Although not all Boeing employees, such as those on aircraft production lines, have jobs they can or should perform virtually, it can make sense for those who do. Muttart pointed out that data from other companies suggests that individual productivity and satisfaction goes up as employees work in a virtual environment.

"Sun Microsystems has told us that their employees' satisfaction index has gone up 20 points over five years for people who are involved in virtual," he said.

In addition to the potential of having more satisfied employees, it reduces the amount of office space needed.

Large-scale deployment of the virtual workplace plan could reduce the total square footage of office space in the company by as much as 20 or 25 percent, he said.
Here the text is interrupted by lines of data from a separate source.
===== src/rtl/dlu_pkg.sv =====
package dlu_pkg;

    localparam int REG_W   = 8;
    localparam int NPAIR   = 6;
    localparam int NSLOT   = 2 * NPAIR;
    localparam int CDW     = 5;
    localparam int ADW     = 4;
    localparam int PDW     = 5;
    localparam int WW      = $clog2(REG_W + 1);
    localparam int REP_W   = 6;

    typedef logic [WW-1:0] fwidth_t;

    // Number of MSBs a record updates in coefficient slot `slot`.
    function automatic fwidth_t slot_width(logic short_v, logic [1:0] mode, int slot);
        int  pair;
        logic is_f;
        int  w;
        pair = slot / 2;
        is_f = (slot % 2) == 1;
        w = 0;
        if (pair == 5) begin
            w = mode[0] ? 8 : 0;
        end else if (short_v) begin
            if (pair == 3)      w = mode[1] ? 7 : (is_f ? 6 : 5);
            else if (pair == 4) w = mode[1] ? 8 : (is_f ? 6 : 7);
            else                w = 0;
        end else begin
            if (pair < 3)       w = mode[1] ? (is_f ? 6 : 7) : (is_f ? 5 : 4);
            else if (pair == 3) w = mode[1] ? 7 : (is_f ? 6 : 5);
            else                w = mode[1] ? 8 : 6;
        end
        return fwidth_t'(w);
    endfunction

endpackage


===== src/rtl/dlu_width_table.sv =====
module dlu_width_table
    import dlu_pkg::*;
(
    input  logic                  short_i,
    input  logic [1:0]            mode_i,
    output logic [NSLOT*WW-1:0]   width_o
);
    for (genvar s = 0; s < NSLOT; s++) begin : g_slot
        assign width_o[s*WW +: WW] = slot_width(short_i, mode_i, s);
    end
endmodule


===== src/rtl/dlu_field_add.sv =====
module dlu_field_add #(
    parameter int REG_W = 8,
    parameter int DW    = 5,
    localparam int SW   = $clog2(REG_W + 1)
) (
    input  logic [REG_W-1:0] old_i,
    input  logic [DW-1:0]    delta_i,
    input  logic [SW-1:0]    width_i,
    output logic [REG_W-1:0] new_o
);
    logic [REG_W-1:0] ext;
    logic [REG_W-1:0] sum;
    logic [REG_W-1:0] keep;
    logic [SW-1:0]    shamt;

    always_comb begin
        ext   = {{(REG_W-DW){delta_i[DW-1]}}, delta_i};
        shamt = SW'(REG_W) - width_i;
        sum   = '0;
        keep  = '1;
        if (width_i != '0) begin
            sum  = old_i + (ext << shamt);
            keep = (REG_W'(1) << shamt) - REG_W'(1);
        end
        new_o = (sum & ~keep) | (old_i & keep);
    end
endmodule
`config.mk`:
```
export PLATFORM = sky130hd
export DESIGN_NAME = mdu_hilo_unit
export DESIGN_NICKNAME = d
export VERILOG_FILES = /design/src/rtl/mdu_pkg.sv /design/src/rtl/mdu_mul_engine.sv /design/src/rtl/mdu_div_engine.sv /design/src/rtl/mdu_hilo_unit.sv
export SDC_FILE = /design/constraint.sdc
export NUM_CORES = 1
export LEC_CHECK = 0
export BUFFER_PORTS_ARGS = -buffer_cell sky130_fd_sc_hd__buf_2
export CELL_PAD_IN_SITES_DETAIL_PLACEMENT = 1
export CELL_PAD_IN_SITES_GLOBAL_PLACEMENT = 2
export CORE_UTILIZATION = 42
export CTS_BUF_LIST = sky130_fd_sc_hd__clkbuf_16
export DETAILED_ROUTE_END_ITERATION = 12
export PLACE_DENSITY = 0.83
export SLEW_MARGIN = 20
export SYNTH_ARGS = -nofsm -noshare
export SYNTH_HDL_FRONTEND = slang
export SYNTH_SLANG_ARGS = --single-unit
```
`constraint.sdc`:
```
create_clock -name clk -period 6.82 [get_ports clk]
set_input_delay 0.341 -clock clk [delete_from_list [all_inputs] [get_ports clk]]
set_output_delay 0.341 -clock clk [all_outputs]
set_load 0.01 [all_outputs]
```
==> src/rtl/rgbx_pkg.sv <==
package rgbx_pkg;
  localparam int F32_EXP_W  = 8;
  localparam int F32_MANT_W = 23;
  localparam int F32_BIAS   = 127;
  localparam logic [31:0] F32_ONE = 32'h3F80_0000;
  localparam int NUM_CH = 3;
endpackage

==> src/rtl/lead_one_pos.sv <==
module lead_one_pos #(
  parameter int W  = 6,
  localparam int PW = $clog2(W)
) (
  input  logic [W-1:0]  vec,
  output logic [PW-1:0] pos,
  output logic          found
);
  always_comb begin
    pos   = '0;
    found = 1'b0;
    for (int i = 0; i < W; i++) begin
      if (vec[i]) begin
        pos   = PW'(i);
        found = 1'b1;
      end
    end
  end
endmodule

==> src/rtl/small_float_expand.sv <==
module small_float_expand
  import rgbx_pkg::*;
#(
  parameter int MANT_W = 6,
  parameter int EXP_W  = 5,
  localparam int CODE_W = MANT_W + EXP_W,
  localparam int BIAS   = (1 << (EXP_W - 1)) - 1,
  localparam int ADJ    = F32_BIAS - BIAS,
  localparam int ALIGN  = F32_MANT_W - MANT_W,
  localparam int PW     = $clog2(MANT_W)
) (
  input  logic [CODE_W-1:0] code,
  output logic [31:0]       f32
);
  logic [EXP_W-1:0]     e;
  logic [MANT_W-1:0]    m;
  logic [PW-1:0]        lead;
  logic                 any_one;
  logic [2*MANT_W-1:0]  shifted;
  logic [MANT_W-1:0]    den_frac;
  logic [F32_EXP_W-1:0] den_exp;
  logic [F32_EXP_W-1:0] exp_o;
  logic [MANT_W-1:0]    frac_o;

  assign e = code[CODE_W-1:MANT_W];
  assign m = code[MANT_W-1:0];

  lead_one_pos #(.W(MANT_W)) u_lod (
    .vec  (m),
    .pos  (lead),
    .found(any_one)
  );

  // Move the leading one just above the kept fraction bits.
  assign shifted  = {{MANT_W{1'b0}}, m} << (MANT_W - int'(lead));
  assign den_frac = shifted[MANT_W-1:0];
  assign den_exp  = F32_EXP_W'(ADJ + 1 - MANT_W) + F32_EXP_W'(lead);

  always_comb begin
    if (e == '1) begin
      exp_o  = '1;
      frac_o = m;
    end else if (e != '0) begin
      exp_o  = F32_EXP_W'(e) + F32_EXP_W'(ADJ);
      frac_o = m;
    end else if (any_one) begin
      exp_o  = den_exp;
      frac_o = den_frac;
    end else begin
      exp_o  = '0;
      frac_o = '0;
    end
  end

  assign f32 = {1'b0, exp_o, frac_o, {ALIGN{1'b0}}};
endmodule

==> src/rtl/pipe_reg_stage.sv <==
module pipe_reg_stage #(
  parameter int W = 96
) (
  input  logic         clk,
  input  logic         rst,
  input  logic         in_valid,
  output logic         in_ready,
  input  logic [W-1:0] in_data,
  output logic         out_valid,
  input  logic         out_ready,
  output logic [W-1:0] out_data
);
  assign in_ready = !out_valid || out_ready;

  always_ff @(posedge clk) begin
    if (rst) begin
      out_valid <= 1'b0;
      out_data  <= '0;
    end else if (in_ready) begin
      out_valid <= in_valid;
      if (in_valid) out_data <= in_data;
    end
  end
endmodule

==> src/rtl/packed_rgb_expander.sv <==
module packed_rgb_expander
  import rgbx_pkg::*;
#(
  parameter int CH0_MANT_W = 6,
  parameter int CH1_MANT_W = 6,
  parameter int CH2_MANT_W = 5,
  parameter int FLD_EXP_W  = 5
) (
  input  logic        clk,
  input  logic        rst,
  input  logic        in_valid,
  output logic        in_ready,
  input  logic [31:0] in_word,
  output logic        out_valid,
  input  logic        out_ready,
  output logic [31:0] out_r,
  output logic [31:0] out_g,
  output logic [31:0] out_b,
  output logic [31:0] out_a
);
  logic [NUM_CH-1:0][31:0] dec;
  logic [NUM_CH-1:0][31:0] held;

  for (genvar c = 0; c < NUM_CH; c++) begin : g_ch
    localparam int MW  = (c == 0) ? CH0_MANT_W : ((c == 1) ? CH1_MANT_W : CH2_MANT_W);
    localparam int LSB = (c == 0) ? 0 :
                         ((c == 1) ? CH0_MANT_W + FLD_EXP_W
                                   : CH0_MANT_W + CH1_MANT_W + 2 * FLD_EXP_W);
    small_float_expand #(.MANT_W(MW), .EXP_W(FLD_EXP_W)) u_exp (
      .code(in_word[LSB +: MW + FLD_EXP_W]),
      .f32 (dec[c])
    );
  end

  pipe_reg_stage #(.W(NUM_CH * 32)) u_reg (
    .clk      (clk),
    .rst      (rst),
    .in_valid (in_valid),
    .in_ready (in_ready),
    .in_data  (dec),
    .out_valid(out_valid),
    .out_ready(out_ready),
    .out_data (held)
  );

  assign out_r = held[0];
  assign out_g = held[1];
  assign out_b = held[2];
  assign out_a = F32_ONE;
endmodule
That would mean a reduction of about 4 or 5 million square feet of space over the next five to eight years as people become less dependent on assigned office space.

Because more and more people have access to high-speed data transmission around the country, the "virtual world" Griffin described has become possible.

"Technology is maturing to a point where it is much easier for people to work in a virtual environment," Muttart said. "We watch our children interact via the Internet with their friends. When they enter the workforce, they will expect to interact the same way with co-workers."

Working virtually will also reduce the number of vehicles on the crowded highways and interstates. Not only is that a benefit for the employee, but for the community and environment as well.

One concept for employees working virtually is to provide "hotel" space, a location where employees can reserve a place to work on a Boeing site. Muttart said he sees that today's "hoteling" concept will evolve into a whole new kind of workplace environment.

For example, a Boeing employee from Seattle might check into a Boeing hoteling spot in Chicago. There, she is able to use her "smart" Boeing badge to access personal data on computers onsite. She hasn't had to tote her portable between cities. The badge is all she needs.

The hoteling site provides her with printing, copying and conferencing facilities. She might be met by a person whose job is to make sure hoteling clients have what they need.

"What a neat job that would be," Muttart said.

Conjecture aside, one thing is clear. Things already are changing.

"When an organization grows virtual, the support structure that was resident in the old organization goes away," Muttart said.

"Locations of office supplies, mail-stop location, coffee pots, printers, copiers and all the daily support will change for the virtual workers.

"SSG will need to be more focused on being able to meet the individual needs. Today our concept is hoteling is merely a place to reserve a desk spot and to plug in. As we develop the service offering it might be a more bundled approach from SSG services that meets individual needs."

Muttart also stressed that the virtual workplace is not just about giving employees a laptop and a cell phone and letting them work from wherever they need to be.

"If I send one message it is that Virtual Office is about how people get together to build, execute and monitor a work plan. Then the location—where they do the work—actually becomes secondary.

"In some respects it may be a much more disciplined and collaborative environment than exists in many physical workplaces today," he added.

Muttart explained that the initiatives driving the changing work environment include the development of the "smart badge," new information-sharing architecture, virtual work, and a comprehensive real estate strategy to reduce square footage of office space.

"They aren't happening in a vacuum." he said, "It is all part of a comprehensive plan to empower people to contribute more by connecting them with the information they need and flattening our processes to operate in the most lean and efficient way possible, all to keep The Boeing Company a leader."